** GIVEN DATA follows **
`config.mk`:
```
export PLATFORM = sky130hd
export DESIGN_NAME = mult60_limb_seq
export DESIGN_NICKNAME = d
export VERILOG_FILES = /design/src/rtl/mult60_limb_seq.sv
export SDC_FILE = /design/constraint.sdc
export NUM_CORES = 1
export LEC_CHECK = 0
export CORE_UTILIZATION = 57
export DETAILED_ROUTE_END_ITERATION = 10
export MAX_ROUTING_LAYER = met4
export PLACE_DENSITY = 0.9
export SETUP_SLACK_MARGIN = 0.3
export SYNTH_ARGS = -nofsm -noshare
export SYNTH_HDL_FRONTEND = slang
export SYNTH_SLANG_ARGS = --single-unit
```
`constraint.sdc`:
```
create_clock -name clk -period 8.6 [get_ports clk]
set_input_delay 1.72 -clock clk [delete_from_list [all_inputs] [get_ports clk]]
set_output_delay 1.72 -clock clk [all_outputs]
set_load 0.01 [all_outputs]
```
** End of GIVEN DATA **
THE PROBLEM ▸
Would you please give the number of lines in the data above that contain the string "constraint"? Reply with that number only.

OUTPUT ▸
2